Something similar used to apply to tv. On either a Buffy or a Firefly commentary, Joss Whedon said that they wanted to cut to black, then hang on it for a few seconds for dramatic effect.
The problem was that if they actually cut to black, that would trigger the commercial - the software that controlled when the commercials went on must have monitored the signal, and when the video was black, played the commercial reel. So they had to cut to almost-black to avoid ending the scene prematurely.
This is how commercial detection in MythTV and others worked for a time; I think it uses something a little more sophisticated now due to some sort of arms race type of deal.
Interesting that article doesn't mention G729 (http://en.wikipedia.org/wiki/G.729) which has VAD (voice activity detection), but also specifies a noise coefficient. A voice frame contains 10 bytes of data, where a noise frame contains 2 bytes. The two byte frame contains a characteristic for the noise, so the other end hears the equivalent (roughly) noise. Cisco also implemented the same thing in G711, but its proprietary.
I suppose the reasoning behind this is the same as that behind the "fail whale" concept. Make sure that your clients/listeners know that the network is still live, its not completely gone.

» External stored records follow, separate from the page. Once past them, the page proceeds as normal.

Context: an optimization exercise on an open-source flow, tuned for a short achievable clock period and few clock cycles. The choices shown serve that exercise and are no tape-out recipe. In this exercise RTL edits were held to simulation tests only and were not proved equivalent to the original. No activity file was given, so power comes from the tool's default toggle rates.

==> flow/config.mk <==
export PLATFORM = sky130hd
export DESIGN_NAME = hmmm_core
export DESIGN_NICKNAME = hmmm_core
export VERILOG_FILES = /design/flow/design.v
export SDC_FILE = /design/flow/constraint.sdc
export NUM_CORES = 4
export LEC_CHECK = 0
export ABC_CLOCK_PERIOD_IN_PS = 5000
export CAP_MARGIN = 20
export CORE_MARGIN = 2
export CORE_UTILIZATION = 40
export SETUP_SLACK_MARGIN = 5
export SLEW_MARGIN = 20
==> flow/constraint.sdc <==
create_clock -name core_clock -period 12.0 [get_ports {clk}]
set_input_delay 2.4000 -clock core_clock [delete_from_list [all_inputs] [get_ports {clk}]]
set_output_delay 2.4000 -clock core_clock [all_outputs]
set_load 0.01 [all_outputs]
==> flow/design.v <==
module hmmm_core (
    input  wire        clk,
    input  wire        rst,           
    input  wire [8:0]  code_limit,
    input  wire [5:0]  exc_en,        
    input  wire [1:0]  ibp_en,
    input  wire [7:0]  ibp0_addr,
    input  wire [7:0]  ibp1_addr,
    input  wire        cmd_cont,
    input  wire        cmd_step,
    input  wire        cmd_pause,
    input  wire        in_valid,
    input  wire        in_eof,
    input  wire [15:0] in_data,
    output wire        out_valid,
    output wire [15:0] out_data,
    output wire        mem_req,
    output wire        mem_we,
    output wire [7:0]  mem_addr,
    output wire [15:0] mem_wdata,
    input  wire        mem_ack,
    input  wire [15:0] mem_rdata,
    output wire [2:0]  state,
    output wire [3:0]  stop_reason,
    output wire [15:0] pc_out,
    output wire [1:0]  bp_hit,
    output wire        exc_valid,
    output wire [2:0]  exc_kind,
    output wire [15:0] exc_epc,
    output wire [15:0] exc_addr,
    input  wire [3:0]  dbg_sel,
    output wire [15:0] dbg_rdata
);
    localparam integer DSTEPS = 4;
    localparam [2:0] RS_READY   = 3'd0,
                     RS_RUNNING = 3'd1,
                     RS_PAUSED  = 3'd2,
                     RS_HALTED  = 3'd3,
                     RS_AWAIT   = 3'd4;
    localparam [3:0] SR_NONE      = 4'd0,
                     SR_PAUSE     = 4'd1,
                     SR_BREAK     = 4'd2,
                     SR_EXCEPTION = 4'd3,
                     SR_STEP      = 4'd4,
                     SR_HALT      = 4'd5,
                     SR_INPUT_END = 4'd6,
                     SR_FATAL     = 4'd7;
    localparam [2:0] EX_INVALID_INSTR = 3'd1,
                     EX_INVALID_MEM   = 3'd2,
                     EX_OUTSIDE_SEG   = 3'd3,
                     EX_CODE_READ     = 3'd4,
                     EX_CODE_WRITE    = 3'd5,
                     EX_DIV_ZERO      = 3'd6;
    localparam [2:0] PH_EX    = 3'd0,    
                     PH_MEM   = 3'd1,    
                     PH_MUL   = 3'd2,    
                     PH_DINIT = 3'd3,    
                     PH_DITER = 3'd4,    
                     PH_DFIN  = 3'd5,    
                     PH_FIN   = 3'd6;    
    reg [2:0]  runstate;
    reg [3:0]  reason;
    reg [2:0]  phase;
    reg [15:0] pc;
    reg [15:0] regs [1:15];
    reg        exc_v;
    reg [2:0]  exc_k;
    reg [15:0] exc_pc;
    reg [15:0] exc_a;
    reg [1:0]  hit_ids;
    reg        suppress;
    reg        mask_latch_v;
    reg        mask_latch_w;    
    reg        pause_req;
    reg        step_mode;
    reg [3:0]  lx;              
    reg        d_load;          
    reg        d_we;
    reg [7:0]  d_addr;
    reg [15:0] d_wdata;
    reg        o_valid;
    reg [15:0] o_data;
    reg [15:0] m_a, m_b;
    reg [15:0] dv_a;            
    reg [15:0] dv_b;            
    reg [15:0] dv_q;
    reg [3:0]  dv_cnt;          
    reg        dv_mod;
    reg        dv_qneg;
    reg        dv_rneg;
    assign state       = runstate;
    assign stop_reason = reason;
    assign pc_out      = pc;
    assign bp_hit      = hit_ids;
    assign exc_valid   = exc_v;
    assign exc_kind    = exc_k;
    assign exc_epc     = exc_pc;
    assign exc_addr    = exc_a;
    assign dbg_rdata   = (dbg_sel == 4'd0) ? 16'd0 : regs[dbg_sel];
    assign out_valid = o_valid;
    assign out_data  = o_data;
    wire running = (runstate == RS_RUNNING);
    assign mem_req   = running && (phase == PH_EX || phase == PH_MEM);
    assign mem_we    = running && (phase == PH_MEM) && d_we;
    assign mem_addr  = (phase == PH_MEM) ? d_addr : pc[7:0];
    assign mem_wdata = d_wdata;
    wire [15:0] ir  = mem_rdata;
    wire [3:0]  op  = ir[15:12];
    wire [3:0]  fx  = ir[11:8];
    wire [3:0]  fy  = ir[7:4];
    wire [3:0]  fz  = ir[3:0];
    wire [7:0]  fn  = ir[7:0];
    wire [15:0] sn  = {{8{fn[7]}}, fn};
    wire [15:0] rx = (fx == 4'd0) ? 16'd0 : regs[fx];
    wire [15:0] ry = (fy == 4'd0) ? 16'd0 : regs[fy];
    wire [15:0] rz = (fz == 4'd0) ? 16'd0 : regs[fz];
    wire is_sys    = (op == 4'h0);
    wire is_halt   = (ir == 16'h0000);
    wire is_read   = is_sys && (fn == 8'h01);
    wire is_write  = is_sys && (fn == 8'h02);
    wire is_jumpr  = is_sys && (fn == 8'h03);
    wire is_setn   = (op == 4'h1);
    wire is_loadn  = (op == 4'h2);
    wire is_storen = (op == 4'h3);
    wire is_memr   = (op == 4'h4);
    wire is_loadr  = is_memr && (fz == 4'h0);
    wire is_storer = is_memr && (fz == 4'h1);
    wire is_popr   = is_memr && (fz == 4'h2);
    wire is_pushr  = is_memr && (fz == 4'h3);
    wire is_addn   = (op == 4'h5);
    wire is_add    = (op == 4'h6);
    wire is_sub    = (op == 4'h7);
    wire is_mul    = (op == 4'h8);
    wire is_div    = (op == 4'h9);
    wire is_mod    = (op == 4'hA);
    wire is_call   = (op == 4'hB);
    wire is_jeqz   = (op == 4'hC);
    wire is_jnez   = (op == 4'hD);
    wire is_jgtz   = (op == 4'hE);
    wire is_jltz   = (op == 4'hF);
    wire valid_instr = is_halt || is_read || is_write || is_jumpr ||
                       (op != 4'h0 && op != 4'h4) ||
                       (is_memr && fz[3:2] == 2'b00);
    wire        is_mem_op    = is_loadn || is_storen || (is_memr && fz[3:2] == 2'b00);
    wire        mem_is_write = is_storen || is_storer || is_pushr;
    wire        mem_direct   = is_loadn || is_storen;
    wire [15:0] ry_dec       = ry - 16'd1;
    wire [15:0] ry_inc       = ry + 16'd1;
    wire [15:0] mem_ea       = mem_direct ? {8'd0, fn} : is_popr ? ry_dec : ry;
    wire        ry_hi        = (ry[15:8] != 8'd0);
    wire        ry_zero      = (ry == 16'd0);
    wire        mem_oor      = !mem_direct && (is_popr ? (ry_zero || (ry_hi && ry != 16'd256)) : ry_hi);
    wire        fn_in_code   = ({1'b0, fn} < code_limit);
    wire        ry_lt_cl     = ({7'd0, code_limit} > ry);
    wire        ry_le_cl     = ({7'd0, code_limit} >= ry);
    wire        mem_in_code  = mem_direct ? fn_in_code :
                               is_popr ? (!ry_zero && ry_le_cl) : ry_lt_cl;
    wire        mask_en      = mem_is_write ? exc_en[EX_CODE_WRITE - 1] : exc_en[EX_CODE_READ - 1];
    wire        latched      = mask_latch_v && (mask_latch_w == mem_is_write);
    wire        mask_stop    = mem_in_code && mask_en && !suppress && !latched;
    wire [15:0] pc_inc  = pc + 16'd1;
    wire rx_zero = (rx == 16'd0);
    wire take_branch = (is_jeqz && rx_zero) ||
                       (is_jnez && !rx_zero) ||
                       (is_jgtz && !rx[15] && !rx_zero) ||
                       (is_jltz && rx[15]);
    wire [1:0] ibp_match = {ibp_en[1] && (pc == {8'd0, ibp1_addr}),
                            ibp_en[0] && (pc == {8'd0, ibp0_addr})};
    wire [15:0] abs_y = ry[15] ? (16'd0 - ry) : ry;
    wire [15:0] abs_z = rz[15] ? (16'd0 - rz) : rz;
    wire [15:0] alu_res = is_setn ? sn :
                          is_addn ? rx + sn :
                          is_add  ? ry + rz :
                          is_sub  ? ry - rz :
                                    pc_inc;       
    function [4:0] msb16(input [15:0] v);
        integer k;
        begin
            msb16 = 5'd0;
            for (k = 0; k < 16; k = k + 1)
                if (v[k]) msb16 = k[4:0];
        end
    endfunction
    wire [4:0]  dv_la = msb16(dv_a);
    wire [4:0]  dv_lb = msb16(dv_b);
    wire        dv_small = (dv_a == 16'd0) || (dv_la < dv_lb);    
    wire [3:0]  dv_s = dv_la[3:0] - dv_lb[3:0];
    reg [15:0] it_r, it_q, it_b;
    reg [16:0] it_t;
    integer k;
    always @(*) begin
        it_r = dv_a;
        it_q = dv_q;
        it_b = dv_b;
        for (k = 0; k < DSTEPS; k = k + 1) begin
            if (k <= dv_cnt) begin
                it_t = {1'b0, it_r} - {1'b0, it_b};
                if (!it_t[16]) begin
                    it_r = it_t[15:0];
                    it_q = {it_q[14:0], 1'b1};
                end else begin
                    it_q = {it_q[14:0], 1'b0};
                end
                it_b = {1'b0, it_b[15:1]};
            end
        end
    end
    wire it_done = (dv_cnt < DSTEPS);
    wire dv_neg  = dv_mod ? dv_rneg : dv_qneg;
    wire [15:0] dv_fin_pos = dv_mod ? dv_a : dv_q;
    wire [15:0] dv_fin = dv_neg ? (16'd0 - dv_fin_pos) : dv_fin_pos;
    wire [15:0] mul_res = m_a * m_b;
    integer i;
    reg        rf_we;
    reg [3:0]  rf_wa;
    reg [15:0] rf_wd;
    task finish(input [15:0] next_pc);
        begin
            pc <= next_pc;
            if (next_pc != pc)
                mask_latch_v <= 1'b0;
            suppress <= 1'b0;
            phase <= PH_EX;
            if (step_mode) begin
                runstate <= RS_PAUSED;
                reason   <= SR_STEP;
                hit_ids  <= 2'b00;
            end
        end
    endtask
    task fatal(input [2:0] kind, input [15:0] addr);
        begin
            exc_v    <= 1'b1;
            exc_k    <= kind;
            exc_pc   <= pc;
            exc_a    <= addr;
            runstate <= RS_HALTED;
            reason   <= exc_en[kind - 3'd1] ? SR_EXCEPTION : SR_FATAL;
            hit_ids  <= 2'b00;
            phase    <= PH_EX;
        end
    endtask
    task write_reg(input [3:0] r, input [15:0] v);
        begin
            rf_we = 1'b1;
            rf_wa = r;
            rf_wd = v;
        end
    endtask
    wire ex_go = running && (phase == PH_EX) && !pause_req &&
                 (pc < {7'd0, code_limit}) && !(ibp_match != 2'b00 && !suppress) && mem_ack;
    always @(*) begin
        rf_we = 1'b0;
        rf_wa = lx;
        rf_wd = 16'd0;
        if (runstate == RS_AWAIT) begin
            if (in_valid && !in_eof)
                write_reg(lx, in_data);
        end else if (running) begin
            case (phase)
            PH_EX: begin
                if (ex_go) begin
                    if (is_setn || is_addn || is_add || is_sub || is_call)
                        write_reg(fx, alu_res);
                    else if ((is_pushr || is_popr) && !mem_oor && !mask_stop)
                        write_reg(fy, is_pushr ? ry_inc : ry_dec);
                end
            end
            PH_MEM:   if (mem_ack && d_load) write_reg(lx, mem_rdata);
            PH_MUL:   write_reg(lx, mul_res);
            PH_DINIT: if (dv_small && !(dv_mod && dv_rneg)) write_reg(lx, dv_mod ? dv_a : 16'd0);
            PH_DITER: if (it_done && !dv_neg) write_reg(lx, dv_mod ? it_r : it_q);
            PH_DFIN:  write_reg(lx, dv_fin);
            default: ;
            endcase
        end
    end
    always @(posedge clk) begin
        if (rst) begin
            for (i = 1; i < 16; i = i + 1)
                regs[i] <= 16'd0;
        end else if (rf_we && rf_wa != 4'd0) begin
            regs[rf_wa] <= rf_wd;
        end
    end
    always @(posedge clk) begin
        if (rst) begin
            runstate     <= RS_READY;
            reason       <= SR_NONE;
            phase        <= PH_EX;
            pc           <= 16'd0;
            exc_v        <= 1'b0;
            exc_k        <= 3'd0;
            exc_pc       <= 16'd0;
            exc_a        <= 16'd0;
            hit_ids      <= 2'b00;
            suppress     <= 1'b0;
            mask_latch_v <= 1'b0;
            mask_latch_w <= 1'b0;
            pause_req    <= 1'b0;
            step_mode    <= 1'b0;
            lx           <= 4'd0;
            d_load       <= 1'b0;
            d_we         <= 1'b0;
            d_addr       <= 8'd0;
            d_wdata      <= 16'd0;
            o_valid      <= 1'b0;
            o_data       <= 16'd0;
            m_a          <= 16'd0;
            m_b          <= 16'd0;
            dv_a         <= 16'd0;
            dv_b         <= 16'd0;
            dv_q         <= 16'd0;
            dv_cnt       <= 4'd0;
            dv_mod       <= 1'b0;
            dv_qneg      <= 1'b0;
            dv_rneg      <= 1'b0;
        end else begin
            o_valid <= 1'b0;
            if (cmd_pause)
                pause_req <= 1'b1;
            case (runstate)
            RS_READY, RS_PAUSED: begin
                if (cmd_cont || cmd_step) begin
                    step_mode <= cmd_step;
                    if (reason == SR_BREAK || reason == SR_EXCEPTION || reason == SR_STEP)
                        suppress <= 1'b1;
                    runstate <= RS_RUNNING;
                    phase    <= PH_EX;
                end
            end
            RS_AWAIT: begin
                if (in_valid) begin
                    if (in_eof) begin
                        runstate <= RS_HALTED;
                        reason   <= SR_INPUT_END;
                        hit_ids  <= 2'b00;
                    end else begin
                        runstate <= RS_RUNNING;
                        finish(pc_inc);
                    end
                end
            end
            RS_RUNNING: begin
                case (phase)
                PH_EX: begin
                    if (pause_req) begin
                        pause_req <= 1'b0;
                        runstate  <= RS_PAUSED;
                        reason    <= SR_PAUSE;
                        hit_ids   <= 2'b00;
                    end else if (pc >= {7'd0, code_limit}) begin
                        fatal(EX_OUTSIDE_SEG, pc);
                    end else if (ibp_match != 2'b00 && !suppress) begin
                        runstate <= RS_PAUSED;
                        reason   <= SR_BREAK;
                        hit_ids  <= ibp_match;
                    end else if (mem_ack) begin
                        lx <= fx;
                        if (!valid_instr) begin
                            fatal(EX_INVALID_INSTR, 16'd0);
                        end else if (is_mem_op) begin
                            if (mem_oor) begin
                                fatal(EX_INVALID_MEM, mem_ea);
                            end else if (mask_stop) begin
                                exc_v        <= 1'b1;
                                exc_k        <= mem_is_write ? EX_CODE_WRITE : EX_CODE_READ;
                                exc_pc       <= pc;
                                exc_a        <= mem_ea;
                                mask_latch_v <= 1'b1;
                                mask_latch_w <= mem_is_write;
                                runstate     <= RS_PAUSED;
                                reason       <= SR_EXCEPTION;
                                hit_ids      <= 2'b00;
                            end else begin
                                d_load  <= !mem_is_write;
                                d_we    <= mem_is_write;
                                d_addr  <= mem_ea[7:0];
                                d_wdata <= rx;
                                phase   <= PH_MEM;
                            end
                        end else if (is_div || is_mod) begin
                            if (rz == 16'd0) begin
                                fatal(EX_DIV_ZERO, 16'd0);
                            end else begin
                                dv_a    <= abs_y;
                                dv_b    <= abs_z;
                                dv_mod  <= is_mod;
                                dv_qneg <= ry[15] ^ rz[15];
                                dv_rneg <= ry[15];
                                phase   <= PH_DINIT;
                            end
                        end else if (is_mul) begin
                            m_a   <= ry;
                            m_b   <= rz;
                            phase <= PH_MUL;
                        end else if (is_halt) begin
                            runstate <= RS_HALTED;
                            reason   <= SR_HALT;
                            hit_ids  <= 2'b00;
                        end else if (is_read) begin
                            runstate <= RS_AWAIT;
                        end else if (is_write) begin
                            o_valid <= 1'b1;
                            o_data  <= rx;
                            if (step_mode)
                                phase <= PH_FIN;
                            else
                                finish(pc_inc);
                        end else if (is_jumpr) begin
                            finish(rx);
                        end else if (is_call) begin
                            finish({8'd0, fn});
                        end else if (is_setn || is_addn || is_add || is_sub) begin
                            finish(pc_inc);
                        end else begin
                            finish(take_branch ? {8'd0, fn} : pc_inc);
                        end
                    end
                end
                PH_MEM: begin
                    if (mem_ack)
                        finish(pc_inc);
                end
                PH_MUL: begin
                    finish(pc_inc);
                end
                PH_DINIT: begin
                    if (dv_small) begin
                        dv_q <= 16'd0;
                        if (dv_mod && dv_rneg)
                            phase <= PH_DFIN;
                        else
                            finish(pc_inc);
                    end else begin
                        dv_b   <= dv_b << dv_s;
                        dv_cnt <= dv_s;
                        dv_q   <= 16'd0;
                        phase  <= PH_DITER;
                    end
                end
                PH_DITER: begin
                    dv_a   <= it_r;
                    dv_q   <= it_q;
                    dv_b   <= it_b;
                    dv_cnt <= dv_cnt - DSTEPS[3:0];
                    if (it_done) begin
                        if (dv_neg)
                            phase <= PH_DFIN;
                        else
                            finish(pc_inc);
                    end
                end
                PH_DFIN: begin
                    finish(pc_inc);
                end
                PH_FIN: begin
                    finish(pc_inc);
                end
                default: phase <= PH_EX;
                endcase
            end
            default: ;   
            endcase
        end
    end
endmodule
==> flow/run.sh <==
#!/bin/bash
# synth_recipe.tcl (not shown) runs the flow's synth.tcl, then flattens the netlist and writes it again
# the make line also repeats each setting of config.mk as NAME=value (left out here)
make -C /OpenROAD-flow-scripts/flow DESIGN_CONFIG=/design/flow/config.mk WORK_HOME=/design/flow/orfs CLKGATE_MAP_FILE= SYNTH_SCRIPT=/design/flow/synth_recipe.tcl finish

Of course, in this case, the logic is being applied to the audio stream as a whole, not just individual frequency bands. Since the voice activity detection is removing background noise, the lack of energy in the audio stream seems odd to the brain, so the noise has to be added to compensate.
The same seems to apply in dealing with images and video: the eye notices a lack of detail (blurring) more than it notices inaccurate detail.